**Extracted material**
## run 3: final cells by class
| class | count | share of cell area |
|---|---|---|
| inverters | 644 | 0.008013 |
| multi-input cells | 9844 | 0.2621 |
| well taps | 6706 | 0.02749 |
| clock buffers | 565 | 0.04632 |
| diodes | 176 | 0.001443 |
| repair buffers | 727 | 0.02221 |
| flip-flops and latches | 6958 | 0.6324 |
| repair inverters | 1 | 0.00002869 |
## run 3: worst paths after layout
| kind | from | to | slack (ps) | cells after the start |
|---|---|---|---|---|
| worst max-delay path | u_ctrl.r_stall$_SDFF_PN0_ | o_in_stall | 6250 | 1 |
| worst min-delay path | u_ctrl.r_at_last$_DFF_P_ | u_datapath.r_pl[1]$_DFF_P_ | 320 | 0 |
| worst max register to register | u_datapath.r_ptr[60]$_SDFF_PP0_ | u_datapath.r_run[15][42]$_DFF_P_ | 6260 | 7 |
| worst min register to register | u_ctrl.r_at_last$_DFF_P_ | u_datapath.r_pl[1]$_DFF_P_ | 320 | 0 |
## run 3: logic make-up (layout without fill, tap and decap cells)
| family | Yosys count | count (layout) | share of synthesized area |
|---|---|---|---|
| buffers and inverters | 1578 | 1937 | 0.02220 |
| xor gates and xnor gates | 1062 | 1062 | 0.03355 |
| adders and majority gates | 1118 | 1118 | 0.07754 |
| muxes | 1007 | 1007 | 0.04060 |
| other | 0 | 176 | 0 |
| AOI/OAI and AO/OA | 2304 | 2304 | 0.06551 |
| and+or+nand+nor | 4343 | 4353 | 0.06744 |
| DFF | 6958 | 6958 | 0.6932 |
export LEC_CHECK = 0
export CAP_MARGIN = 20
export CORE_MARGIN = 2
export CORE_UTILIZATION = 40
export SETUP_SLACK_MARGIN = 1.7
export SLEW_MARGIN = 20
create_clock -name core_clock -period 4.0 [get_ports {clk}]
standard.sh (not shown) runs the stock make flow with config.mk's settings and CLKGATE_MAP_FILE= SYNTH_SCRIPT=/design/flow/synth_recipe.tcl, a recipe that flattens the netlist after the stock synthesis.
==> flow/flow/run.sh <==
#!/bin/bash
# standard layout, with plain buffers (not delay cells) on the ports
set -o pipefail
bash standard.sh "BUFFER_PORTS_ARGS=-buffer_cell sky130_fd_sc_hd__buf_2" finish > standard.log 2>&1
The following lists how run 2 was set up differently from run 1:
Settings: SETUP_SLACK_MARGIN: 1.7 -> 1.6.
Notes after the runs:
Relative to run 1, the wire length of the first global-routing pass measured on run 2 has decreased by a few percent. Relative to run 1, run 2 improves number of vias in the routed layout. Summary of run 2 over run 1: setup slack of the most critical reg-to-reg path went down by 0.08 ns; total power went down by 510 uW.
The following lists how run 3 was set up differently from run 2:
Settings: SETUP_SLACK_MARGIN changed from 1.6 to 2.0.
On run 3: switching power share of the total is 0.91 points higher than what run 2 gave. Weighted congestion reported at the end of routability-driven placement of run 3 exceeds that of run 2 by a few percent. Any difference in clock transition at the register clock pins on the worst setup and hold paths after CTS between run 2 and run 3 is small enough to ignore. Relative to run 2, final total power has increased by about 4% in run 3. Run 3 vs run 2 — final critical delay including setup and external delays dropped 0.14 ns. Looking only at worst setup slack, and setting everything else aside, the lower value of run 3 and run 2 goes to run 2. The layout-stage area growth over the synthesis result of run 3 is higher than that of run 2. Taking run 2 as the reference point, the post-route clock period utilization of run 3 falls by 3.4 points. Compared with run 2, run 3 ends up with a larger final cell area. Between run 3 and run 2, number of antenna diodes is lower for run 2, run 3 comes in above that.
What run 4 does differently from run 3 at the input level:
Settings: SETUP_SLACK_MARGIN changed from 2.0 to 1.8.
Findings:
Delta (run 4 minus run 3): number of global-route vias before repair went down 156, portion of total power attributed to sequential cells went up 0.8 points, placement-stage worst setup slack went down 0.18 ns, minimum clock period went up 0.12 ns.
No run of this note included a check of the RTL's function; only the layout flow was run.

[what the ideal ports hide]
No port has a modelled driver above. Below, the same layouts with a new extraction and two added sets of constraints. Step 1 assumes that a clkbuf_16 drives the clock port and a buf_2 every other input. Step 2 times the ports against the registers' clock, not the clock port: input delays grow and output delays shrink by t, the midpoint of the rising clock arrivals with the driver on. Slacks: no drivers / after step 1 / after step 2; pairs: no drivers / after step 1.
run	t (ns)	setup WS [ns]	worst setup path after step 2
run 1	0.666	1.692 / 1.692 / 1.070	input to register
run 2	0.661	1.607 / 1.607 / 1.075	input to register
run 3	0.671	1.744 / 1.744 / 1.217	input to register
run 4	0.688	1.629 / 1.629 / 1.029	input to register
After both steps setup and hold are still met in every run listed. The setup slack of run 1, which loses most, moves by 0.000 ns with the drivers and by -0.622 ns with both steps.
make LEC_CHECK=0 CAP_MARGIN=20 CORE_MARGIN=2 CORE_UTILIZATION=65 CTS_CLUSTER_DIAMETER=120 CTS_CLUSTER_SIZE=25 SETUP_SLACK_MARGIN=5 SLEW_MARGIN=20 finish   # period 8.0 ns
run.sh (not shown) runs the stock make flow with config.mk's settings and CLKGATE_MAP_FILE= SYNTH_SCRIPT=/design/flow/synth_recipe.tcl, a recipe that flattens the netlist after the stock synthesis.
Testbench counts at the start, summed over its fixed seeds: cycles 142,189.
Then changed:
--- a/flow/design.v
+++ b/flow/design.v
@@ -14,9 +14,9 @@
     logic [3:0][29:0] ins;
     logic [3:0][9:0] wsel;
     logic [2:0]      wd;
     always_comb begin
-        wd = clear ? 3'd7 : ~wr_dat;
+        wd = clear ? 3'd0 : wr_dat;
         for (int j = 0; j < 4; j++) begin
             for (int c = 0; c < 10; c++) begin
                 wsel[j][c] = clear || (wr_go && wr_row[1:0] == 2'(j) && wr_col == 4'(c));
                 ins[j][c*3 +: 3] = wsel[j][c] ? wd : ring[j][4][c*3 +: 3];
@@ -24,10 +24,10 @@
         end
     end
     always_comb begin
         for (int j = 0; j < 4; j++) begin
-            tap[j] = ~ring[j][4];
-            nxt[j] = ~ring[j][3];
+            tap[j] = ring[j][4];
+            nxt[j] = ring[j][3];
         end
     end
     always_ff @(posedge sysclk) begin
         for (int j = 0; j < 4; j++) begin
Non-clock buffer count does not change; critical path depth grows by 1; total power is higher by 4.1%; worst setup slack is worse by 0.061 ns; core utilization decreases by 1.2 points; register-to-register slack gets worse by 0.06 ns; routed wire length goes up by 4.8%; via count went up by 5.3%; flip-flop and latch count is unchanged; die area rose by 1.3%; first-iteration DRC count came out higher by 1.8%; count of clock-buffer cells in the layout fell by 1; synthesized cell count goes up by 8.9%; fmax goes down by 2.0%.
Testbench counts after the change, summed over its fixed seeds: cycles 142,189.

**What to produce**
Which lines of the data contain the word "buffers"? Copy each one.

**Answer space**
| clock buffers | 565 | 0.04632 |
| repair buffers | 727 | 0.02221 |
| buffers and inverters | 1578 | 1937 | 0.02220 |
# standard layout, with plain buffers (not delay cells) on the ports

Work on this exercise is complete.